Don't worry - I'm doing this all on a Super Duper! clone of my primary drive, so I can go back to SLS whenever I need to.
BUT, I can tell that the server's status is at least partially okay, even in this stalled setup state - iChat seems to work on various clients, and I can use Server Admin to see stats and services, etc.
So despite the discomfort of a failed install, part of me feels like I'll be fine with the LS if I can just figure out how to move my old data into the right places for the new system to use it. But I can't find any guidance for that. I'm looking to migrate OD (seems to have migrated fine), iCal, iChat, Address Book, Wikis, Time Machine, and File Sharing (which should be trivial to set up, I reckon).
Can anyone point me in the right direction?
Thanks very much,
WillhausOkay, so I've had some marginal success.
After leaving the hung install for a ridiculous amount of time (24+ hours), I realized that I could click the help button, and from the help window click the "further info about Lion Server" link to launch Safari. That gave me access to Software Update from the Apple menu, which then let me install the latest Safari update which conveniently enough requires a restart.
After restart, the Server Migration Assistant kicked in again, but failed quickly in the upgrading services stage. Another restart, and the sever finally booted more or less normally.
The strange thing was that although chat services worked fine during the hung install, all OD-related services stopped working after restarting. Turns out there were no users or groups in OD. Importing them from an OD archive, though, restored them.
So now iChat works great (even the old chat longs migrated successfully), and AFP is properly sharing our volumes across our studio's network. So our server is limping along.
The other services we need that aren't up yet are Wiki and iCal. Some info about those:
Wiki: administrators can log in and see all wikis just fine. That's awesome because it means the data migrated successfully. Any non-admin users can log in, but are then get a wiki-styled page that says simply "No wikis found". It's as if they don't have permissions to see the wikis, even though in Server.app they belong to the groups that the wikis are associated with. I've tried removing and re-adding users to groups, but that doesn't seem to do it. Any ideas how to fix this?

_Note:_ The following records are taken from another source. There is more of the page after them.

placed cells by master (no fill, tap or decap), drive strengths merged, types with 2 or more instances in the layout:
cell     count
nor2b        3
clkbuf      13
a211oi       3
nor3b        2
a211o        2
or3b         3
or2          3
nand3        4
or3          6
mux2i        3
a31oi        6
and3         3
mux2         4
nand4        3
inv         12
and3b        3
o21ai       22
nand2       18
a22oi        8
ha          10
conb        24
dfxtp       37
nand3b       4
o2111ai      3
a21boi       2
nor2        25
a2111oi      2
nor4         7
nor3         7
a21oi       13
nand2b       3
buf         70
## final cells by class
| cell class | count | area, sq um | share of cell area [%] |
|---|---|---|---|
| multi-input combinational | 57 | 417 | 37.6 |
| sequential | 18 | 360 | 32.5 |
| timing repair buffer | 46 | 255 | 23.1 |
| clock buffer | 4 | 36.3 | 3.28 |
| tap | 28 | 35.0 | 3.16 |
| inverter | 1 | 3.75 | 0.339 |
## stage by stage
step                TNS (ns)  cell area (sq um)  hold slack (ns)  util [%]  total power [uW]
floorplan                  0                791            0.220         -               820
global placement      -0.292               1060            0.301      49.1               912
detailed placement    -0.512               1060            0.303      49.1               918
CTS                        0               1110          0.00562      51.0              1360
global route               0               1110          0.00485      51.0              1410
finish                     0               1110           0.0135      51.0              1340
==> config.mk <==
export PLATFORM = sky130hd
export DESIGN_NAME = fzr_fault_zone_response
export DESIGN_NICKNAME = d
export VERILOG_FILES = /design/src/fzr_pkg.sv /design/src/fzr_fault_zone_response.sv
export SDC_FILE = /design/constraint.sdc
export NUM_CORES = 1
export LEC_CHECK = 0
export ABC_CLOCK_PERIOD_IN_PS = 8450
export BUFFER_PORTS_ARGS = -buffer_cell sky130_fd_sc_hd__buf_4
export CAP_MARGIN = 20
export CORE_ASPECT_RATIO = 1.25
export CORE_MARGIN = 2
export CORE_UTILIZATION = 50
export DETAILED_ROUTE_END_ITERATION = 10
export PLACE_DENSITY = 0.89
export SLEW_MARGIN = 20
export SYNTH_ARGS = -nofsm -noshare
export SYNTH_HDL_FRONTEND = slang
export SYNTH_SLANG_ARGS = --single-unit
==> constraint.sdc <==
create_clock -name clk -period 8.45 [get_ports clk]
set_clock_uncertainty 0.15 [all_clocks]
set_input_delay 0.845 -clock clk [delete_from_list [all_inputs] [get_ports clk]]
set_output_delay 0.845 -clock clk [all_outputs]
set_load 0.03 [all_outputs]
==> src/fzr_pkg.sv <==
// Purpose: Shared constants and types for the fault zone pin response block
// Assumes: 100 MHz clock, command layer delivers decoded byte commands
// Notes:   Command codes below are local choices for this block
`default_nettype none

package fzr_pkg;

  localparam int CLK_MHZ    = 100;
  localparam int CLK_PER_NS = 1000 / CLK_MHZ;

  // Fault line qualification time, in ns, and its cycle count (least time)
  localparam int QUAL_NS  = 10000;
  localparam int QUAL_CYC = (QUAL_NS + CLK_PER_NS - 1) / CLK_PER_NS;
  localparam int QUAL_W   = $clog2(QUAL_CYC + 1);

  localparam int NUM_CHAN  = 8;
  localparam int NUM_LINE  = 4;
  localparam int ZONE_CHAN = 4;
  localparam int TON_W     = 16;

  // Command codes of the registers
  localparam logic [7:0] CMD_Z0_LINE_A_SEL = 8'hE0;
  localparam logic [7:0] CMD_Z0_LINE_B_SEL = 8'hE1;
  localparam logic [7:0] CMD_Z1_LINE_A_SEL = 8'hE2;
  localparam logic [7:0] CMD_Z1_LINE_B_SEL = 8'hE3;
  localparam logic [7:0] CMD_OV_INEN_SEL   = 8'hE4;
  localparam logic [7:0] CMD_LINE_STATUS   = 8'hE5;

  // Field layout and reset values
  localparam int         SEL_FIELD_W    = 4;
  localparam logic [7:0] SEL_RESET      = 8'h00;
  localparam logic [7:0] OV_SEL_RESET   = 8'h00;
  localparam logic [7:0] READ_UNMAPPED  = 8'h00;

  typedef struct packed {
    logic       wr;
    logic       rd;
    logic [7:0] code;
    logic [7:0] data;
  } fzr_cmd_s;

  typedef struct packed {
    logic       valid;
    logic [7:0] data;
  } fzr_rsp_s;

  typedef enum logic [1:0] {
    FZR_RUN,
    FZR_HELD,
    FZR_DELAY,
    FZR_RISE
  } fzr_chan_e;

endpackage

`default_nettype wire

==> src/fzr_fault_zone_response.sv <==
// Purpose: Channel shutdown and restart on the shared open-drain fault lines
// Assumes: Lines 0,1 serve zone 0 (ch 0-3); lines 2,3 serve zone 1 (ch 4-7)
// Notes:   Turn-on delay and rise counts arrive in clock cycles per channel
`default_nettype none

module fzr_fault_zone_response
  import fzr_pkg::*;
#(
  parameter int QUAL_CYCLES = QUAL_CYC
) (
  // Clock and reset
  input  wire logic                  clk,
  input  wire logic                  rst,
  // Command port from the serial command layer
  input  wire fzr_cmd_s              cmd,
  output var  fzr_rsp_s              rsp,
  // Shared open-drain fault lines, low is asserted
  input  wire logic [NUM_LINE-1:0]   fault_line_in,
  output var  logic [NUM_LINE-1:0]   fault_line_out,
  output var  logic [NUM_LINE-1:0]   fault_line_oe,
  // Propagation enables per line and faulted-off state per channel
  input  wire logic [NUM_LINE-1:0]   line_propagation_enable,
  input  wire logic [NUM_CHAN-1:0]   chan_faulted_off,
  // Channel on requests and restart timing
  input  wire logic [NUM_CHAN-1:0]   chan_on_req,
  input  wire logic [NUM_CHAN-1:0][TON_W-1:0] turn_on_delay,
  input  wire logic [NUM_CHAN-1:0][TON_W-1:0] turn_on_rise_time,
  output var  logic [NUM_CHAN-1:0]   chan_enable,
  output var  logic [NUM_CHAN-1:0]   chan_rising,
  // Overvoltage to input enable
  input  wire logic [NUM_CHAN-1:0]   output_overvoltage_fault,
  output var  logic                  input_enable_out,
  output var  logic                  input_enable_oe,
  // Alert and status
  input  wire logic [NUM_CHAN-1:0]   line_status_clear,
  output var  logic [NUM_CHAN-1:0]   line_shutdown_status,
  output var  logic                  alert_out_n
);

  localparam int QW = $clog2(QUAL_CYCLES + 1);

  logic [NUM_LINE-1:0][SEL_FIELD_W-1:0] line_sel;
  logic [NUM_CHAN-1:0]                  ov_input_enable_select;
  logic [NUM_LINE-1:0]                  sync_a;
  logic [NUM_LINE-1:0]                  sync_b;
  logic [NUM_LINE-1:0][QW-1:0]          qual_cnt;
  logic [NUM_LINE-1:0]                  line_qualified;
  logic [NUM_CHAN-1:0]                  chan_held;
  logic [NUM_CHAN-1:0]                  shut_event;
  logic [NUM_CHAN-1:0]                  next_status;
  logic [7:0]                           rd_mux;
  logic                                 wr_line;
  logic [1:0]                           wr_idx;
  logic                                 ov_pull;
  logic [NUM_LINE-1:0]                  next_line_drive;

  // Command decode
  assign wr_line = cmd.wr && (cmd.code >= CMD_Z0_LINE_A_SEL)
                   && (cmd.code <= CMD_Z1_LINE_B_SEL);
  assign wr_idx  = 2'(cmd.code - CMD_Z0_LINE_A_SEL);

  always_ff @(posedge clk or posedge rst) begin
    if (rst) begin
      line_sel               <= '0;
      ov_input_enable_select <= OV_SEL_RESET;
    end else begin
      if (wr_line) begin
        // Upper nibble dropped: it does not exist
        line_sel[wr_idx] <= cmd.data[SEL_FIELD_W-1:0];
      end
      if (cmd.wr && cmd.code == CMD_OV_INEN_SEL) begin
        ov_input_enable_select <= cmd.data;
      end
    end
  end

  // Readback, reserved bits zero-filled
  always_comb begin
    rd_mux = READ_UNMAPPED;
    unique case (cmd.code)
      CMD_Z0_LINE_A_SEL: rd_mux = {4'h0, line_sel[0]};
      CMD_Z0_LINE_B_SEL: rd_mux = {4'h0, line_sel[1]};
      CMD_Z1_LINE_A_SEL: rd_mux = {4'h0, line_sel[2]};
      CMD_Z1_LINE_B_SEL: rd_mux = {4'h0, line_sel[3]};
      CMD_OV_INEN_SEL:   rd_mux = ov_input_enable_select;
      CMD_LINE_STATUS:   rd_mux = line_shutdown_status;
      default:           rd_mux = READ_UNMAPPED;
    endcase
  end

  always_ff @(posedge clk or posedge rst) begin
    if (rst) begin
      rsp <= '0;
    end else begin
      rsp.valid <= cmd.rd;
      rsp.data  <= cmd.rd ? rd_mux : 8'h00;
    end
  end

  // Pins come from outside: two flops before any use
  always_ff @(posedge clk or posedge rst) begin
    if (rst) begin
      sync_a <= '1;
      sync_b <= '1;
    end else begin
      sync_a <= fault_line_in;
      sync_b <= sync_a;
    end
  end

  // Qualification: count while low, restart on release
  genvar l;
  generate
    for (l = 0; l < NUM_LINE; l++) begin : g_line
      always_ff @(posedge clk or posedge rst) begin
        if (rst) begin
          qual_cnt[l] <= '0;
        end else if (sync_b[l]) begin
          qual_cnt[l] <= '0;
        end else if (qual_cnt[l] != QW'(QUAL_CYCLES)) begin
          qual_cnt[l] <= qual_cnt[l] + QW'(1);
        end
      end
      assign line_qualified[l] = (qual_cnt[l] == QW'(QUAL_CYCLES));
      // Any faulted-off channel of the zone pulls when enabled
      assign next_line_drive[l] = line_propagation_enable[l]
          && |chan_faulted_off[(l/2)*ZONE_CHAN +: ZONE_CHAN];
    end
  endgenerate

  // Zone line pair feeds its four channels, bit k to channel k of zone
  genvar c;
  generate
    for (c = 0; c < NUM_CHAN; c++) begin : g_chan
      localparam int Z = c / ZONE_CHAN;
      localparam int K = c % ZONE_CHAN;
      fzr_chan_e          st;
      fzr_chan_e          next_st;
      logic [TON_W-1:0]   cnt;
      logic               cnt_done;

      // Either qualified line of the zone whose select bit k is set holds the channel off
      assign chan_held[c] =
          (line_qualified[2*Z]   && line_sel[2*Z][K])   ||
          (line_qualified[2*Z+1] && line_sel[2*Z+1][K]);
      assign cnt_done = (cnt == '0);

      always_comb begin
        next_st = st;
        unique case (st)
          FZR_RUN:   if (chan_held[c] && chan_on_req[c]) next_st = FZR_HELD;
          FZR_HELD:  if (!chan_held[c]) next_st = FZR_DELAY;
          FZR_DELAY: if (chan_held[c]) next_st = FZR_HELD;
                     else if (cnt_done) next_st = FZR_RISE;
          FZR_RISE:  if (chan_held[c]) next_st = FZR_HELD;
                     else if (cnt_done) next_st = FZR_RUN;
        endcase
      end

      assign shut_event[c] = (next_st == FZR_HELD) && (st != FZR_HELD);

      always_ff @(posedge clk or posedge rst) begin
        if (rst) begin
          st  <= FZR_RUN;
          cnt <= '0;
        end else begin
          st <= next_st;
          if (st == FZR_HELD) begin
            cnt <= turn_on_delay[c];
          end else if (st == FZR_DELAY && cnt_done) begin
            cnt <= turn_on_rise_time[c];
          end else if (!cnt_done) begin
            cnt <= cnt - TON_W'(1);
          end
        end
      end

      always_ff @(posedge clk or posedge rst) begin
        if (rst) begin
          chan_enable[c] <= 1'b0;
          chan_rising[c] <= 1'b0;
        end else begin
          chan_enable[c] <= chan_on_req[c]
                            && (next_st == FZR_RUN || next_st == FZR_RISE);
          chan_rising[c] <= chan_on_req[c] && next_st == FZR_RISE;
        end
      end
    end
  endgenerate

  // Set wins over a clear in the same cycle
  assign next_status = (line_shutdown_status & ~line_status_clear)
                       | shut_event;
  assign ov_pull     = |(output_overvoltage_fault & ov_input_enable_select);

  always_ff @(posedge clk or posedge rst) begin
    if (rst) begin
      line_shutdown_status <= '0;
      alert_out_n          <= 1'b1;
      input_enable_out     <= 1'b0;
      input_enable_oe      <= 1'b0;
      fault_line_out       <= '0;
      fault_line_oe        <= '0;
    end else begin
      line_shutdown_status <= next_status;
      alert_out_n          <= ~|next_status;
      // Pull-down only; single flop keeps the response fast
      input_enable_out     <= 1'b0;
      input_enable_oe      <= ov_pull;
      fault_line_out       <= '0;
      fault_line_oe        <= next_line_drive;
    end
  end

endmodule

`default_nettype wire

==> results of run 1 <==
-- sequential cells by signal, summed over array words and instances (netlist names) --
signal,count
alert_out_n,1
chan_enable,8
chan_rising,8
fault_line_oe,4
g_chan.cnt,128
g_chan.st,16
input_enable_oe,1
line_sel,16
line_shutdown_status,8
ov_input_enable_select,8
qual_cnt,40
rsp,9
sync_a,4
sync_b,4
-- report_power, final --
part           internal [µW]  total [µW]  leakage (µW)  switching (µW)
clock                    800        1310      0.000490             509
combinational            283         546       0.00468             263
sequential              1320        1430       0.00309             110
total                   2400        3280       0.00826             882
-- per-layer routing --
layer	vias to the layer above	part of all wire, %	global-route usage (%)
li1	6780	-	-
met1	7005	38	32.6
met2	666	50	47.7
met3	160	6.8	4.40
met4	2	5.2	13.7
met5	-	0.036	0
-- cell usage in the layout (no fill, tap or decap), types with 7 or more instances in the layout --
cell type / instances
inv_1: 64
a22oi_1: 44
o221ai_1: 8
or4_1: 18
dfrtp_1: 246
mux2_2: 30
nand3b_1: 9
a21oi_1: 112
a22o_1: 14
xor2_1: 48
and2_1: 24
o211ai_1: 9
a211oi_1: 16
nand4_1: 15
a31oi_1: 19
dfstp_2: 9
clkbuf_16: 29
a221o_1: 19
nor4_1: 22
o21ai_0: 117
or2_2: 12
and3_1: 17
nand3_1: 39
buf_4: 360
clkinv_2: 7
nor3_1: 82
o31ai_1: 13
a221oi_1: 9
a32oi_1: 11
nor2_1: 161
or3_1: 22
a21o_1: 16
nor2b_1: 19
o22ai_1: 11
xnor2_1: 44
mux2i_1: 29
nor3b_1: 8
nand2_1: 139
ha_1: 33
-- metrics by stage --
stage | hold WS [ns] | cell area (µm²) | worst slack (ns)
2_1_floorplan | 0.195 | 15100 | 0.457
3_3_place_gp | 0.197 | 18000 | 4.76
3_5_place_dp | 0.197 | 18000 | 4.59
4_1_cts | 0.201 | 19000 | 4.53
5_1_grt | 0.202 | 19000 | 4.50
6_report | 0.199 | 19000 | 4.79
-- critical path, stage by stage, from the launching register on --
cell	delay (ns)
dfrtp_1	0.44
nor4_1	0.59
nand3_1	0.22
nor2_2	0.60
nand2_1	0.11
a21oi_1	0.20
a21oi_1	0.11
ha_1	0.20
nand2_1	0.05
o21ai_0	0.09
or4_1	0.55
nor4_1	0.23
-- final cells by class --
cell class              instances  area, µm²
clock buffers                  40        827
diodes                          2       5.00
clock inverters                12        163
multi-input cells            1281       8130
fillers                      2418      11000
inverters                      65        251
repair buffers                360       2700
well taps                     401        502
flip-flops and latches        255       6390
-- logic make-up after synthesis --
logic type,Yosys count,share of synthesized area [%]
other,1,0.0249
DFF,255,42.4
muxes,59,4.16
adders and majority gates,33,2.74
buffers and inverters,147,3.90
AOI/OAI and AO/OA,460,19.9
xor gates and xnor gates,92,5.34
and+or+nand+nor,632,21.6
-- worst max path at each step --
stage | start | end | slack, ns | depth (start not counted)
global placement | g_chan[4].cnt[13]$_DFFE_PP0P_ | alert_out_n$_DFF_PP1_ | 4.76 | 11
CTS | g_chan[4].cnt[13]$_DFFE_PP0P_ | alert_out_n$_DFF_PP1_ | 4.53 | 11
floorplan | rst | chan_enable[0]$_DFF_PP0_ | 0.46 | 1
global route | g_chan[4].cnt[13]$_DFFE_PP0P_ | alert_out_n$_DFF_PP1_ | 4.50 | 11
detailed placement | g_chan[4].cnt[13]$_DFFE_PP0P_ | alert_out_n$_DFF_PP1_ | 4.59 | 11
finish | g_chan[4].cnt[6]$_DFFE_PP0P_ | alert_out_n$_DFF_PP1_ | 4.79 | 11
==> run metrics, run 1 <==
status complete, no violations; number of antenna violations at the first check in global routing 2; remaining global-route overflow 0; count leader, synth dfrtp_1; Final Hold Fails 0; CP max FO 17; hold path startpoint sync_a[0]$_DFF_PP1_; port bufs between 300 and 400; R2R setup slack between 4 and 5 ns; cell taking the most area after synthesis dfrtp_1; max_cap viols 0; Post-synth EDFFs 0; CP Capture Type flop; H-tree levels 1; Cells after DPL about 2400; RSZ-0062 raised after global routing false; GR Util All Layers about 27%; Worst setup SP type flop; Worst-Skew Late Latency 0.55 ns; worst hold path cell count 0; Max Fclk 273 MHz; final setup vio count 0; Via Count 14600; reg2reg path depth 11; Die Span Y around 200 µm; CTS Hold Bufs 0; reg2reg start g_chan[4].cnt[6]$_DFFE_PP0P_; static leakage roughly 0.0083 µW; First-pass DRT Iterations 5; final-report max-slew violation count 0; final wirelength 44.1 mm; largest net degree at the start of global routing 116; drt via density 6.05; Synth Warn # 0; Mean Syn Cell Area about 9.0 µm²; I/O Pins 360; fin crit share roughly 43%; PnR Total Power ~3300 µW; Detail Placement HPWL between 30 and 40 mm; Non-Filler Instances roughly 2400; Seq/Total Area, Yosys 42.4%; first-pass GRT wire length about 70 mm; Area contributors post-synth dfrtp_1 41%, nor2_1 4.1%, o21ai_0 3.9%; slew margin rel. 29.2%; power per cell area 173 mW/mm²; initial core utilization about half; worst setup path class flop to flop; synth cell count leaders 246 x dfrtp_1, 163 x nor2_1, 139 x nand2_1, 117 x o21ai_0, 112 x a21oi_1; CTS Buf Count 28; Synth cell types 75; CTS tree built; layout cells sized above 1 around a quarter; chip width 159 µm; Setup Fix Bufs, Post-CTS 0; Yosys reg bits 255; core box area 0.0299 mm²; cts repair resizes 0; Clock Tree Buf Depth 3; Peak VDD IR roughly 140 µV; DRC 0; area share of the largest cell type after synthesis 40.8%; Post-Syn Area 0.0151 mm²; Worst Path Arrival 3.95 ns; Final Util 63.4%; asr flop ratio synth 100%; number of global-route vias before repair between 10000 and 15000; clk sinks 255; Primary FF master, synth dfrtp_1; Avg WL per Cell 18.3 µm; placer congestion estimate 0.956; setup TNS 0 ns; Worst Tran Pin Value 1.06 ns; Required @ worst endpoint between 8 and 9 ns; Final ANT Viol Nets 0; Hold Path Sink sync_b[0]$_DFF_PP1_; min cycle time layout ~3.7 ns; die area 0.0316 mm²; Hold Path Class flop to flop; Cells after Synth 1679; worst r2r dst alert_out_n$_DFF_PP1_; Syn-to-layout area delta 25.8%; Clock transition at path regs around 0.060 ns; Site Rows 71; nets 2340; Starting DRT DRC Count 1229; Root Buffer Master clkbuf_16
No activity file was read; power rests on OpenSTA's default activity.
==> run 2, diff against run 1 <==
Settings changed: ABC_CLOCK_PERIOD_IN_PS 8450 to 3600, PLACE_DENSITY 0.89 to 0.86.
Clock period 8.45 ns to 3.6 ns, I/O delays scaled along.
==> run 2 against run 1 <==
Non-clock buffer count increased by 245. Final area increased by 12%. Global-route usage increased by 2.5 points. Cell count increased by 10%. Clock-buffer cell count decreased by 7. Fmax increased by 8.8%. Via count increased by 9.0%. Critical path type unchanged. Highest routed layer unchanged.
==> run metrics, run 2 (synthesis gave the netlist of run 1 again) <==
Die Span Y 198 µm (unchanged); number of global-route vias before repair 16000 (+12%); Final Cell Area 0.0213 mm² (+12%); worst setup margin 0.240 ns (-4.55 ns); power per cell area 363 mW/mm² (+110%); final-report max-slew violation count 0 (unchanged); RSZ-0062 raised after global routing false; chip width 159 µm (unchanged); slew margin rel. 35.7% (+6.4 points); Syn-to-layout area delta 41.0%; Final ANT Viol Nets 0 (unchanged); Hold WS 0.00823 ns (-0.191 ns); Site Rows 71 (unchanged); clk sinks 255 (unchanged); Worst setup SP type flop; Worst Path Arrival 3.68 ns (-0.27 ns); remaining global-route overflow 0 (unchanged); Final Util 71.0% (+7.7 points); layout cells sized above 1 22.6% (-1.3 points); Required @ worst endpoint 3.92 ns (-4.82 ns); Avg WL per Cell 18.3 µm (+0.22%); Final Hold Fails 0 (unchanged); Starting DRT DRC Count 1425 (+16%); Setup Fix Bufs, Post-CTS 0 (unchanged); Cells after DPL 2394 (+1.4%); DRC 0 (unchanged); Root Buffer Master clkbuf_16; final wirelength 48.7 mm (+10%); crit path max-delay cell type or4b_2; Clock transition at path regs 0.06 ns (about the same); initial core utilization 50.4% (unchanged); max incr delay on CP 0.68 ns (+0.08 ns); pre-CTS setup slack 0.197 ns (-4.39 ns); First-pass DRT Iterations 6 (+1); CP Capture Type flop; status complete, no violations; commonest non-fill, non-tap cells in the layout 390 x buf_4, 246 x dfrtp_1, 213 x dlygate4sd3_1; Largest regs g_chan.cnt x128, qual_cnt x40; Max Fclk 298 MHz (+8.8%); CTS Buf Count 27 (-3.6%); Non-Filler Instances 2659 (+10%); final setup vio count 0 (unchanged); CP max FO 7 (-10); max reg flops 128 (unchanged); Worst-Skew Late Latency 0.54 ns (about the same); port bufs 354 (unchanged); static leakage 0.00917 µW (+11%); nets 2584 (+10%); Clock Tree Buf Depth 3 (unchanged); Hold Path Class primary input to flop; placed cell area 0.0182 mm² (+1.5%); number of antenna violations at the first check in global routing 6 (+4); die area 0.0316 mm² (unchanged); core box area 0.0299 mm² (unchanged); GR Util All Layers 29.7% (+2.5 points); min cycle time layout 3.36 ns (-0.297 ns); H-tree levels 1 (unchanged); first-pass GRT wire length 77.6 mm (+9.5%); largest net degree at the start of global routing 108 (-6.9%); Detail Placement HPWL 33.5 mm (+2.1%); Biggest register g_chan.cnt; commonest non-fill, non-tap cell in the layout buf_4; fin crit share 93.3% (+50 points); worst-path cell chain inv_1 > ha_1 > or4b_2 > nor3_1 > buf_4 > a21oi_1 > o22ai_1 > dlygate4sd3_1; max_cap viols 0 (unchanged); I/O Pins 360 (unchanged); drt via density 5.99 (-0.99%); CTS tree built; placer congestion estimate 0.938 (-1.9%); worst setup path class flop to flop; Via Count 15900 (+9.0%); Peak VDD IR 297 µV (+120%); Worst Tran Pin Value 0.961 ns (-0.0963 ns)
-- run 2: layout make-up --
type,count,area (µm²)
Antenna cell,3,7.51
Clock buffer,33,718
Clock inverter,16,171
Fill cell,2075,8670
Inverter,65,248
Multi-Input combinational cell,1281,8130
Sequential cell,255,6390
Tap cell,401,502
Timing Repair Buffer,605,5100
-- run 2: timing repair --
action / 4_1_cts / 5_1_grt
hold endpoints to repair: 420 / 0
hold buffers: 213 / 0
endpoints found under the setup margin: 0 / 1
resized for setup: 0 / 3
-- run 2: worst max-delay path: cells and delay by family (launching register included) --
family,cells,cell delay [ns]
compound gates,2,0.23
fa+ha+maj,1,0.14
buf+inv,3,0.97
flops,1,0.45
simple gates,2,1.35
-- run 2: worst paths after layout --
kind                                         startpoint                       endpoint  slack [ns]  cells after the start
setup / recovery           g_chan[5].cnt[0]$_DFFE_PP0P_  g_chan[5].cnt[12]$_DFFE_PP0P_        0.24                      8
hold / removal                    turn_on_rise_time[53]   g_chan[3].cnt[5]$_DFFE_PP0P_       0.008                      3
setup reg to reg           g_chan[5].cnt[0]$_DFFE_PP0P_  g_chan[5].cnt[12]$_DFFE_PP0P_        0.24                      8
hold reg to reg                     sync_a[0]$_DFF_PP1_            sync_b[0]$_DFF_PP1_        0.20                      0
max in group asynchronous                           rst   g_chan[7].cnt[1]$_DFFE_PP0P_        2.36                      4
min in group asynchronous                           rst  g_chan[2].cnt[10]$_DFFE_PP0P_        0.40                      4
-- run 2: metal layers --
metal | GRT usage, % | up-vias | wire length, µm | part of all wire [%]
met2 | 53.6 | 856 | 24500 | 50
met4 | 16.4 | 6 | 2650 | 5.5
met1 | 33.4 | 7576 | 18000 | 37
met3 | 5.30 | 217 | 3540 | 7.3
li1 | - | 7268 | - | -
met5 | 0 | - | 35 | 0.072
-- run 2: metrics by stage --
step | power, µW | TNS [ns]
finish | 7720 | 0
CTS | 7730 | 0
floorplan | 4140 | -64.03
global route | 8080 | 0
global placement | 4610 | 0
detailed placement | 4670 | 0
-- run 2: power breakdown --
group	leakage [µW]	internal, µW	switching (µW)
combinational	0.00566	871	677
clock	0.000426	1640	1180
sequential	0.00309	3100	255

Calendar: While I can't get this to work, it's not like it's completely lifeless. An account in a client Lion iCal configured with the proper Lion settings returns an error that reads:
"The Server is Busy or Unavailable.
"The server at myserver.com is currently unable to handle the connection for account “ Calendars” due to a temporary overloading or maintenance of the server. If this continues you should contact the server administrator.
"You may try to connect to the server again or take the account offline."
As a logged in administrator, in a wiki clicking on Calendar in the nab bar goes to the calendar style page with an unending dialogue box that reads "Getting events from server". And clicking on Calendar from Home page footer takes me to the URL https://myserver.com/webcal with an error that says:
"Service Temporarily Unavailable
The server is temporarily unable to service your request due to maintenance downtime or capacity problems. Please try again later.
Apache/2.2.20 (Unix) mod_ssl/2.2.20 OpenSSL/0.9.8r DAV/2 Server at myserver.com Port 443"
Again, at least I'm confident that the data migrated properly - I can find all the calendar data in it's proper new location - but either the service won't start or something's not configured correctly. I've tried chaining the hostname and restarting the service about a billion times. I've got no idea what to try next. Any ideas?
Thank you so much,
Willhaus -
We have a Mac Mini (new Nov. 2011) runnig Lion Sever 10.7.2 and I can't get it to work properly. I have done two instals including the original startup. I have an OD running, I have added users and groups. The Mac's and PC's in the office can access the shared folders and files without any problems. We are using a new Time Capsule and it is working fine. I'm even running Rumpus FTP software using port 8000 and that is working fine.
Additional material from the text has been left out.